BunaML’s diary

機械学習、音声・自然言語、Machine Learning, NLP, Audio, Software Development

LoRAを用いたLLMのFine-tuning手順

LoRAを用いてLLMのFine-tuningを行った際の作業記録

LoRA(Low Rank Adapter)とは既存の大規模モデルの小規模な部分のみを微調整することで、計算コストを削減しつつ特定のタスクの性能を向上させる技術

Fine-tuningの手順

1. スクリプトの準備

LoRAを用いた微調整スクリプト finetune_lora.py を準備し実行。

$ cd <base-dir>/llm
$ python finetune_lora.py --output_dir <base-dir>/llm/<output-dir>

2. 学習データの準備

IMDbデータセット用いてテキスト生成のための学習データを準備する。
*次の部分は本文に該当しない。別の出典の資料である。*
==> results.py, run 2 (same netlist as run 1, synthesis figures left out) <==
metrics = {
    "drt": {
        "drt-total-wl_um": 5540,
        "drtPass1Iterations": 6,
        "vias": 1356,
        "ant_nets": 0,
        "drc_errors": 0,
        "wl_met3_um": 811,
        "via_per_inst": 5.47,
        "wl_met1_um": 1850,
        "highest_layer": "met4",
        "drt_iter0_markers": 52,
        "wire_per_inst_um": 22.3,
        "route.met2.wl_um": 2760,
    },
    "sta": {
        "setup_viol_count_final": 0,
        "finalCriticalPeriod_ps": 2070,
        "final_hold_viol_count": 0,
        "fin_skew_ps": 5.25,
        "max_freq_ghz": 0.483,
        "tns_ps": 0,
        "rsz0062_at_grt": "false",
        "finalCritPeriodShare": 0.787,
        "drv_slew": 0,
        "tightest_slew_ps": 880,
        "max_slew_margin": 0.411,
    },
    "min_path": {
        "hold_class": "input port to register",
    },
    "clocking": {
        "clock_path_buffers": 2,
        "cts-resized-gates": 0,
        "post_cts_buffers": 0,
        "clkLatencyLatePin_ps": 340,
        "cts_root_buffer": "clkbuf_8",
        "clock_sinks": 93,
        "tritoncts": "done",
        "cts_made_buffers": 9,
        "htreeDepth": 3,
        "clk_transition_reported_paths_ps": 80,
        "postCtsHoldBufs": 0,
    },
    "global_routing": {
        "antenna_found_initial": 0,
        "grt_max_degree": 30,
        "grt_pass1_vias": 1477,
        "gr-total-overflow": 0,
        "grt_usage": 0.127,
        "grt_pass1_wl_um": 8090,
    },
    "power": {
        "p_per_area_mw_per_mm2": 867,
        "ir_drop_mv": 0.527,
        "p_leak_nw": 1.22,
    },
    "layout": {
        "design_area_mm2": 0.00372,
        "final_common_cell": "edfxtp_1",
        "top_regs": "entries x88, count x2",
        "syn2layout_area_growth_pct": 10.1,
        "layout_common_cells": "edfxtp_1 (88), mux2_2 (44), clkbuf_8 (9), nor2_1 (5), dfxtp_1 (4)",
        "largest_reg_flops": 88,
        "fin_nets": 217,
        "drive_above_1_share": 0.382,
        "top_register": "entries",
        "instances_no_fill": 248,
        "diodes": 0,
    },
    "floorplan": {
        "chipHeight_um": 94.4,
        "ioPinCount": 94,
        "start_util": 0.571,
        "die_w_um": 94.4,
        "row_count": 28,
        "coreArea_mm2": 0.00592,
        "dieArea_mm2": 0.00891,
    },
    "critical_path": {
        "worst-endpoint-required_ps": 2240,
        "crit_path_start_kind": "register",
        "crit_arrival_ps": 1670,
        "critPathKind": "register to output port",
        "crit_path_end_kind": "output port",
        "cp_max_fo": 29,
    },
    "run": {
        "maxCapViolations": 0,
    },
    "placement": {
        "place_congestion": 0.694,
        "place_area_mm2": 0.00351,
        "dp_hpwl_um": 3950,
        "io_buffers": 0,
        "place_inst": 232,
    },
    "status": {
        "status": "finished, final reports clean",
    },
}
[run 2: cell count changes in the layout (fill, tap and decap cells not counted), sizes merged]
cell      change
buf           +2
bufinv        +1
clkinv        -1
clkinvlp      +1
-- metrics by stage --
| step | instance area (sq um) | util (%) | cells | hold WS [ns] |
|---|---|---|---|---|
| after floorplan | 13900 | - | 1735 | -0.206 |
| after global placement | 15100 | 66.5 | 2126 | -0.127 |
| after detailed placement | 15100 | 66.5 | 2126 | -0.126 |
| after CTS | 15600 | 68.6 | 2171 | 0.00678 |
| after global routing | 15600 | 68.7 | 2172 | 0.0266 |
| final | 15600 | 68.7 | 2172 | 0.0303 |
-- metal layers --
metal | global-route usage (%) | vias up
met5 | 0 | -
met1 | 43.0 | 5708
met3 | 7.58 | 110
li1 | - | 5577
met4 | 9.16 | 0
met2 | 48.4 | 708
[src/rtl/ttbc_blend.sv]
// Weighted sum of the four neighbors, band compare and response register
`include "assert_macros.svh"

module ttbc_blend #(
    parameter int MAX_RES = ttbc_pkg::MAX_RES_DEF
) (
    input  logic                                  clk,
    input  logic                                  rst_n,
    input  logic [$clog2(MAX_RES+1)-1:0]          res,
    output logic                                  adv,
    input  logic                                  tok_valid,
    input  ttbc_pkg::ttbc_tok_ctl_t               tok_ctl,
    input  logic [2*($clog2(MAX_RES+1)+1)-1:0]    tok_weight,
    input  logic [ttbc_pkg::TEXEL_W-1:0]          tok_x,
    input  logic [ttbc_pkg::TEXEL_W-1:0]          tok_y,
    input  logic [ttbc_pkg::HEIGHT_W-1:0]         rdata,
    ttbc_rsp_if.source                            rsp
);
    import ttbc_pkg::*;

    localparam int RW = $clog2(MAX_RES + 1);
    localparam int KW = RW + 1;
    localparam int WW = 2 * KW;
    localparam int HW = HEIGHT_W + WW;

    // Scale and thresholds, derived from the resolution register
    logic [WW-1:0]      s_reg;
    logic [HW-1:0]      thr_hi_reg;
    logic [HW-1:0]      thr_mid_reg;
    logic [HW-1:0]      thr_lo_reg;

    // Product stage
    logic               p_valid_reg;
    ttbc_tok_ctl_t      p_ctl_reg;
    logic [HW-1:0]      prod_reg;
    logic [TEXEL_W-1:0] p_x_reg;
    logic [TEXEL_W-1:0] p_y_reg;

    // Accumulator and response register
    logic [HW-1:0]      acc_reg;
    logic               out_valid_reg;
    logic [BAND_W-1:0]  band_reg;
    logic [TEXEL_W-1:0] echo_x_reg;
    logic [TEXEL_W-1:0] echo_y_reg;
    logic               oor_reg;

    logic [KW-1:0]      k;
    logic [HW-1:0]      sum;
    logic [BAND_W-1:0]  band_next;
    logic               out_load;

    // Freeze the datapath only while a response waits
    assign adv = !out_valid_reg || rsp.ready;

    // Derive (R+1)^2 and the three thresholds
    assign k = KW'(res) + 1'b1;

    always_ff @(posedge clk)
    begin
        s_reg       <= WW'(k) * WW'(k);
        thr_hi_reg  <= HW'(THR_MOUNTAIN) * HW'(s_reg);
        thr_mid_reg <= HW'(THR_GRASS) * HW'(s_reg);
        thr_lo_reg  <= HW'(THR_SAND) * HW'(s_reg);
    end

    // Weight the neighbor sample
    always_ff @(posedge clk or negedge rst_n)
    begin
        if (!rst_n)
        begin
            p_valid_reg <= 1'b0;
        end
        else if (adv)
        begin
            p_valid_reg <= tok_valid;
        end
    end

    always_ff @(posedge clk)
    begin
        if (adv)
        begin
            p_ctl_reg <= tok_ctl;
            prod_reg  <= HW'(rdata) * HW'(tok_weight);
            p_x_reg   <= tok_x;
            p_y_reg   <= tok_y;
        end
    end

    // Accumulate and classify on the last neighbor
    assign sum      = (p_ctl_reg.first ? '0 : acc_reg) + prod_reg;
    assign out_load = adv && p_valid_reg && p_ctl_reg.last;

    always_comb
    begin
        if (p_ctl_reg.oor)
        begin
            band_next = BAND_WATER;
        end
        else if (sum > thr_hi_reg)
        begin
            band_next = BAND_MOUNTAIN;
        end
        else if (sum > thr_mid_reg)
        begin
            band_next = BAND_GRASS;
        end
        else if (sum > thr_lo_reg)
        begin
            band_next = BAND_SAND;
        end
        else
        begin
            band_next = BAND_WATER;
        end
    end

    always_ff @(posedge clk)
    begin
        if (adv && p_valid_reg)
        begin
            acc_reg <= sum;
        end
        if (out_load)
        begin
            band_reg   <= band_next;
            echo_x_reg <= p_x_reg;
            echo_y_reg <= p_y_reg;
            oor_reg    <= p_ctl_reg.oor;
        end
    end

    // Present the response until it is taken
    always_ff @(posedge clk or negedge rst_n)
    begin
        if (!rst_n)
        begin
            out_valid_reg <= 1'b0;
        end
        else if (adv)
        begin
            out_valid_reg <= p_valid_reg && p_ctl_reg.last;
        end
    end

    assign rsp.valid        = out_valid_reg;
    assign rsp.band         = band_reg;
    assign rsp.echo_x       = echo_x_reg;
    assign rsp.echo_y       = echo_y_reg;
    assign rsp.out_of_range = oor_reg;

    `ASSERT_CLK(a_oor_single_token,
        tok_valid && tok_ctl.oor |-> tok_ctl.first && tok_ctl.last,
        "out-of-range query must travel as one token")

endmodule
### config.mk
export PLATFORM = sky130hd
export DESIGN_NAME = rwst_cell
export DESIGN_NICKNAME = d
export VERILOG_FILES = /design/src/sv/rwst_pkg.sv /design/src/sv/rwst_cell.sv
export SDC_FILE = /design/constraint.sdc
export NUM_CORES = 1
export LEC_CHECK = 0
export BUFFER_PORTS_ARGS = -buffer_cell sky130_fd_sc_hd__clkbuf_2
export CAP_MARGIN = 15
export CORE_MARGIN = 3
export CORE_UTILIZATION = 50
export DETAILED_ROUTE_END_ITERATION = 10
export GPL_ROUTABILITY_DRIVEN = 0
export GPL_TIMING_DRIVEN = 1
export MAX_ROUTING_LAYER = met4
export PLACE_DENSITY = 0.81
export REMOVE_ABC_BUFFERS = 1
export SKIP_CTS_REPAIR_TIMING = 1
export SYNTH_ARGS = -nofsm -noshare
export SYNTH_HDL_FRONTEND = slang
export SYNTH_SLANG_ARGS = --single-unit
export TNS_END_PERCENT = 5
### constraint.sdc
create_clock -name clk -period 2.8 [get_ports clk]
set_clock_uncertainty 0.2 [all_clocks]
set_input_delay 0.42 -clock clk [delete_from_list [all_inputs] [get_ports clk]]
set_output_delay 0.42 -clock clk [all_outputs]
set_load 0.05 [all_outputs]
さらにデータを増強し、モデルの汎用性と精度を高める。

3. モデルの保存

Fine-tuning後のモデルは指定したディレクト<base-dir>/llm/<output-dir>へ保存される。

学習データの増強

様々な質問形式のデータを用意しモデルが柔軟に応答できるようにする。 例)「あなたの名前は何ですか?」という問いに対し、複数の異なる形式で答えるデータを作成

モデルのアップロードとテスト

微調整したモデルをHugging Faceにアップロードし公開。その後実際の会話シナリオでパフォーマンスをテスト。